*What to work on*.
Wherever a line in the records contains the word "power", return that line.

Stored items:
- Opening Delimiter -

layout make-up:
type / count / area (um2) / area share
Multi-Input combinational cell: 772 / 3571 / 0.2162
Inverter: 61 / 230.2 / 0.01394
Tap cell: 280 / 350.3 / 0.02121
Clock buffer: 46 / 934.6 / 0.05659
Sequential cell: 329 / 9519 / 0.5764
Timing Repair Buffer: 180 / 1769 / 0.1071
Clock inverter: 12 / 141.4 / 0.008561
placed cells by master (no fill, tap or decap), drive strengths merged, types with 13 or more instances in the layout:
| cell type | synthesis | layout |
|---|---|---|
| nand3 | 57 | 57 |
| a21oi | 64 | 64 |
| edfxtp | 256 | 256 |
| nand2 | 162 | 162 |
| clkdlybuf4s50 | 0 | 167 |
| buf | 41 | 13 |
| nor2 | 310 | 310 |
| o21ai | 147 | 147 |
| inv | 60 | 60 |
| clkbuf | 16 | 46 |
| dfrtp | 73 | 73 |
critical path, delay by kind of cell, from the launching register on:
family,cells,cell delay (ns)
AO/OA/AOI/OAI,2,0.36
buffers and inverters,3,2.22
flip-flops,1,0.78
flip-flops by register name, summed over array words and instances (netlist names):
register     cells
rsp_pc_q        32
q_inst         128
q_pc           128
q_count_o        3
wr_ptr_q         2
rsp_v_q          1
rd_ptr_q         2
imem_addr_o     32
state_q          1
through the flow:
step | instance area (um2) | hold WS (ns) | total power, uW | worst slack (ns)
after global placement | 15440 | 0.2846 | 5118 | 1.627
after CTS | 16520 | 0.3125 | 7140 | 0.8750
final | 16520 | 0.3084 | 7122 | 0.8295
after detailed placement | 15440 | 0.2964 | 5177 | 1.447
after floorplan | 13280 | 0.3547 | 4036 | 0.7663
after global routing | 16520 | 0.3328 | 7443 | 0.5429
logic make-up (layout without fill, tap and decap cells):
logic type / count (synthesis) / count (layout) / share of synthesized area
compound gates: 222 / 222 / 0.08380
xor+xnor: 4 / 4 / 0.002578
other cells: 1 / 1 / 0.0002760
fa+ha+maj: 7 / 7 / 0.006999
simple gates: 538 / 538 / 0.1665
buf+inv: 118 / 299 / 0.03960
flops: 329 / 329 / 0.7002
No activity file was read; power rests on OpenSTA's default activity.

- Closing Delimiter -

*Finished task*.
step | instance area (um2) | hold WS (ns) | total power, uW | worst slack (ns)
No activity file was read; power rests on OpenSTA's default activity.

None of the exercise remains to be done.